In machine learning (ML), model performance is affected by both the data, and the learning algorithm you choose. In general, you would expect the more (good) data collected, the more information you could extract and the better your model could perform. However, there exists a saturation point where model performance stops improving even with additional data. This saturation happens when the size of the data cannot help a model surpass the assumptions of the learning algorithm. For instance, when a linear model is used to classify data within which nonlinear relationship resides, perfect prediction will never be reached, even with a lot of training data.
Let’s take a closer look at an example of how training data size affects ML model performance.
In online advertising, it’s critical to estimate the probability a user will respond to an ad (either click or conversion). This probability indicates the user’s interest in a product or brand and obtaining an accurate prediction improves both the user experience, and effectiveness of the advertising campaign. When predicting click-through rate (CTR), linear algorithms like Logistic Regression (LR) are often used, and here we’ll look at how data size affects LR performance.

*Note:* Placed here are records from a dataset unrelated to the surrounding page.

`src/afc_pkg.sv`:
```
// Package with the shared types and constants of the frame and conversion-start control block.
package afc_pkg;

  // ----------------------------------------------------------------
  // Conversion modes and counter limits
  // ----------------------------------------------------------------
  localparam logic [1:0] AFC_MODE_EOC    = 2'h0;
  localparam logic [1:0] AFC_MODE_SELECT = 2'h1;
  localparam logic [3:0] AFC_EDGE_LAST   = 4'hf;
  localparam logic [3:0] AFC_CONV_CYCLES = 4'h8;

  // ----------------------------------------------------------------
  // Pin groups
  // ----------------------------------------------------------------
  typedef struct packed {
    logic cs_n;
    logic frame_sync;
    logic sclk;
    logic conv_start_n;
    logic power_down_n;
  } afc_pins_t;

  typedef struct packed {
    logic sample_window;
    logic conv_busy;
    logic serial_in_en;
    logic serial_out_en;
    logic eoc_int_n;
    logic powered_up;
  } afc_status_t;

endpackage : afc_pkg

```
`src/afc_ctrl.sv`:
```
// Frame, serial-input gating and conversion-start control of a serial converter.
`timescale 1ns/100ps

// How it works
// - While chip select is high, conversion-start low opens sampling; rising closes it.
// - In mode 01, sampling held off until chip select returns high.
// - Conversion-start rising edge with chip select high begins a conversion.
// - End-of-conversion output low from sampling end until result is ready.
// - End-of-conversion signalling used only in conversion mode 00.
// - Shared output selectable as interrupt instead of end-of-conversion.
// - Interrupt falls when data ready; cleared by chip select fall or frame sync.
// - Frame sync low when chip select falls keeps serial input disabled.
// - Frame sync falling edge with chip select low clears edge counter and enables serial input.
// - Serial input disabled at 16 counted edges or chip select rising.
// - Chip select falling clears counter, enables output driver and, with frame sync high, the input.
// - Serial input bit shifted into input register on serial clock rise.
// - Power-down low idles converter; restart on chip select, frame sync, conversion-start.
module afc_ctrl
  import afc_pkg::*;
#(
  parameter int IN_WIDTH = 16
)(
  // Clock and reset
  input  wire logic                clk_in,
  input  wire logic                reset_n_in,
  // Host pins
  input  wire logic                cs_n_in,
  input  wire logic                frame_sync_in,
  input  wire logic                sclk_in,
  input  wire logic                serial_in_in,
  input  wire logic                conv_start_n_in,
  input  wire logic                power_down_n_in,
  // Configuration straps
  input  wire logic [1:0]          conv_mode_in,
  input  wire logic                int_select_in,
  // Outputs
  output logic                     eoc_int_n_out,
  output logic                     serial_out_en_out,
  output logic                     serial_in_en_out,
  output logic                     sample_window_out,
  output logic                     conv_busy_out,
  output logic                     conv_done_out,
  output logic [IN_WIDTH-1:0]      input_word_out
);

  // ----------------------------------------------------------------
  // State
  // ----------------------------------------------------------------
  typedef struct packed {
    afc_pins_t             sync1;
    afc_pins_t             sync2;
    afc_pins_t             prev;
    logic                  din1;
    logic                  din2;
    logic [3:0]            edge_cnt;
    logic                  edge_full;
    logic                  sdi_en;
    logic                  sdo_en;
    logic                  window;
    logic                  busy;
    logic [3:0]            conv_cnt;
    logic                  done;
    logic                  eoc_n;
    logic                  powered;
    logic [IN_WIDTH-1:0]   shreg;
  } afc_state_t;

  afc_state_t st;
  afc_state_t next_st;

  afc_pins_t  raw;
  logic       cs_fall;
  logic       cs_rise;
  logic       fs_fall;
  logic       cst_fall;
  logic       cst_rise;
  logic       sclk_rise;
  logic       sclk_edge;

  assign raw = '{cs_n: cs_n_in, frame_sync: frame_sync_in, sclk: sclk_in,
                 conv_start_n: conv_start_n_in, power_down_n: power_down_n_in};

  // Edges are found on the second stage only, never on the first.
  assign cs_fall   =  st.prev.cs_n         & ~st.sync2.cs_n;
  assign cs_rise   = ~st.prev.cs_n         &  st.sync2.cs_n;
  assign fs_fall   =  st.prev.frame_sync   & ~st.sync2.frame_sync;
  assign cst_fall  =  st.prev.conv_start_n & ~st.sync2.conv_start_n;
  assign cst_rise  = ~st.prev.conv_start_n &  st.sync2.conv_start_n;
  assign sclk_rise = ~st.prev.sclk         &  st.sync2.sclk;
  assign sclk_edge =  st.prev.sclk         ^  st.sync2.sclk;

  // ----------------------------------------------------------------
  // Next-state logic
  // ----------------------------------------------------------------
  always_comb
  begin
    next_st       = st;
    next_st.sync1 = raw;
    next_st.sync2 = st.sync1;
    next_st.prev  = st.sync2;
    next_st.din1  = serial_in_in;
    next_st.din2  = st.din1;
    next_st.done  = 1'b0;

    // Powered-down state drops any sampling or conversion in flight.
    if (!st.sync2.power_down_n)
    begin
      next_st.powered = 1'b0;
      next_st.window  = 1'b0;
      next_st.busy    = 1'b0;
    end
    else if (!st.powered && (cs_fall || fs_fall || cst_fall))
    begin
      next_st.powered = 1'b1;
    end

    // Serial input gating and edge counting.
    if (st.sdi_en && sclk_edge && !st.edge_full)
    begin
      next_st.edge_cnt = st.edge_cnt + 4'h1;
      if (st.edge_cnt == AFC_EDGE_LAST)
      begin
        next_st.edge_full = 1'b1;
        next_st.sdi_en    = 1'b0;
      end
    end
    if (st.sdi_en && sclk_rise)
    begin
      next_st.shreg = {st.shreg[IN_WIDTH-2:0], st.din2};
    end
    if (cs_fall)
    begin
      next_st.edge_cnt  = 4'h0;
      next_st.edge_full = 1'b0;
      next_st.sdo_en    = 1'b1;
      // A low frame sync at select time holds the input off until a frame arrives.
      next_st.sdi_en    = st.sync2.frame_sync;
    end
    if (fs_fall && !st.sync2.cs_n)
    begin
      next_st.edge_cnt  = 4'h0;
      next_st.edge_full = 1'b0;
      next_st.sdi_en    = 1'b1;
    end
    if (cs_rise)
    begin
      next_st.sdi_en = 1'b0;
      next_st.sdo_en = 1'b0;
    end

    // Sampling window under conversion-start, only while deselected.
    if (st.powered && st.sync2.power_down_n)
    begin
      if (st.sync2.cs_n && !st.sync2.conv_start_n && !st.busy)
      begin
        next_st.window = 1'b1;
      end
      if (st.window && cst_rise)
      begin
        next_st.window   = 1'b0;
      end
      if (cst_rise && st.sync2.cs_n && !st.busy)
      begin
        next_st.busy     = 1'b1;
        next_st.conv_cnt = 4'h0;
        if (conv_mode_in == AFC_MODE_EOC && !int_select_in)
        begin
          next_st.eoc_n = 1'b0;
        end
      end
    end
    if (st.busy)
    begin
      next_st.conv_cnt = st.conv_cnt + 4'h1;
      if (st.conv_cnt == AFC_CONV_CYCLES)
      begin
        next_st.busy = 1'b0;
        next_st.done = 1'b1;
        if (int_select_in)
        begin
          next_st.eoc_n = 1'b0;
        end
        else
        begin
          next_st.eoc_n = 1'b1;
        end
      end
    end
    if (int_select_in && (cs_fall || fs_fall) && !(st.busy && st.conv_cnt == AFC_CONV_CYCLES))
    begin
      next_st.eoc_n = 1'b1;
    end
  end

  always_ff @(posedge clk_in or negedge reset_n_in)
  begin
    if (!reset_n_in)
    begin
      // Pin stages start at each pin's idle level (serial clock low, all else high), so no false edge follows reset.
      next_st_reset: st <= '{sync1: 5'h1b, sync2: 5'h1b, prev: 5'h1b,
                             eoc_n: 1'b1, powered: 1'b1, default: '0};
    end
    else
    begin
      st <= next_st;
    end
  end

  // ----------------------------------------------------------------
  // Outputs
  // ----------------------------------------------------------------
  assign eoc_int_n_out     = st.eoc_n;
  assign serial_out_en_out = st.sdo_en;
  assign serial_in_en_out  = st.sdi_en;
  assign sample_window_out = st.window;
  assign conv_busy_out     = st.busy;
  assign conv_done_out     = st.done;
  assign input_word_out    = st.shreg;

  // ----------------------------------------------------------------
  // Assertions
  // ----------------------------------------------------------------
  property p_no_window_selected;
    @(posedge clk_in) disable iff (!reset_n_in)
    (!st.sync2.cs_n && !st.window) |=> !st.window;
  endproperty
  a_no_window_selected: assert property (p_no_window_selected) else $error("Window opened while selected.");

  property p_conv_start;
    @(posedge clk_in) disable iff (!reset_n_in)
    (cst_rise && st.sync2.cs_n && st.powered && st.sync2.power_down_n && !st.busy) |=> st.busy;
  endproperty
  a_conv_start: assert property (p_conv_start) else $error("Conversion did not start.");

  property p_conv_len;
    @(posedge clk_in) disable iff (!reset_n_in)
    ($rose(st.busy) && st.sync2.power_down_n) |-> ##[9:10] (!st.busy || !st.sync2.power_down_n);
  endproperty
  a_conv_len: assert property (p_conv_len) else $error("Conversion length wrong.");

  property p_eoc_mode;
    @(posedge clk_in) disable iff (!reset_n_in)
    ($fell(st.eoc_n) && !int_select_in) |-> $past(conv_mode_in) == AFC_MODE_EOC;
  endproperty
  a_eoc_mode: assert property (p_eoc_mode) else $error("End-of-conversion outside mode 00.");

  property p_int_clear;
    @(posedge clk_in) disable iff (!reset_n_in)
    (int_select_in && cs_fall && !st.busy) |=> st.eoc_n;
  endproperty
  a_int_clear: assert property (p_int_clear) else $error("Interrupt not cleared.");

  property p_fs_enable;
    @(posedge clk_in) disable iff (!reset_n_in)
    (fs_fall && !st.sync2.cs_n && !cs_rise) |=> (st.sdi_en && st.edge_cnt == 4'h0);
  endproperty
  a_fs_enable: assert property (p_fs_enable) else $error("Frame sync did not enable input.");

  property p_cs_rise_off;
    @(posedge clk_in) disable iff (!reset_n_in)
    cs_rise |=> (!st.sdi_en && !st.sdo_en);
  endproperty
  a_cs_rise_off: assert property (p_cs_rise_off) else $error("Input still enabled after deselect.");

  property p_full_off;
    @(posedge clk_in) disable iff (!reset_n_in)
    (st.edge_full && !fs_fall && !cs_fall) |=> (!st.sdi_en && st.edge_full);
  endproperty
  a_full_off: assert property (p_full_off) else $error("Input enabled after 16 edges.");

  property p_cs_fall;
    @(posedge clk_in) disable iff (!reset_n_in)
    (cs_fall && st.sync2.frame_sync) |=> (st.sdi_en && st.sdo_en && st.edge_cnt == 4'h0);
  endproperty
  a_cs_fall: assert property (p_cs_fall) else $error("Select fall did not arm interface.");

  property p_powerdown;
    @(posedge clk_in) disable iff (!reset_n_in)
    !st.sync2.power_down_n |=> (!st.busy && !st.window);
  endproperty
  a_powerdown: assert property (p_powerdown) else $error("Activity while powered down.");

  c_conv: cover property (@(posedge clk_in) disable iff (!reset_n_in) $fell(st.busy));
  c_full: cover property (@(posedge clk_in) disable iff (!reset_n_in) $rose(st.edge_full));
  c_int:  cover property (@(posedge clk_in) disable iff (!reset_n_in) int_select_in && $fell(st.eoc_n));

endmodule : afc_ctrl

```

We also have a look at the results for Factorization Machines (FM) – an efficient algorithm to add cross features to LR. Here, we concentrate on the effect of data size on model performance, and leave the performance comparison between LR and FM to a separate post.
Our data comes from 5 advertisers; the table below shows the number of entries and number of features for each:
This data set is preprocessed and randomly sampled into data groups with different sizes. Then LR and FM are separately applied to each data group to generate classification models, the models are then evaluated on left-out test data sets using AUC scores.
The figures below show the relationship between model performance and data size. The horizontal axis represents the sampling fraction, e.g. 0.1 means 10% of the data is used for training. The vertical axis indicates the model performance (i.e., AUC). The AUC values are at different ranges for different advertisers, and this makes comparison difficult. To have a more clear comparison, we rescale AUC for each advertiser with the following rule:
AUC_rescaled = (AUC / AUC_avg – 1) * 100%
where AUC_avg is the AUC averaged across all sampling fractions for that advertiser.
In the plot, different advertisers are color-coded, and the thick gray curve represents the average re-scaled AUC across all 5 advertisers. Figure on the left and right show the results for LR and FM, respectively. It’s clear that the model performance keeps increasing when more data is used for training, and with the amount of data used in the test, neither LR nor FM reach the saturation levels. One thing worth mentioning is, when we increase the size of training data, the feature space is also expanded, therefore, model complexity increases, making it harder to saturate.
There is also an interesting trend: the AUC increases by about 1% when the data size almost doubles. This relationship is probably clearer if we make a lin-log plot by plotting the x-axis in log scale, and now we see a straight (sort of, at least for LR) gray line, meaning that when we increase x (data size) exponentially, y (performance) increases by a linear amount.
In summary, in our experiment, the saturation point was never met with increasing amounts of data. When the data size doubles, the AUC increases by almost 1%. For industrial applications 1% increase in AUC is often considered a significant improvement. This is to make the case that when there is enough data, increasing training size is a straightforward way to improve model performance.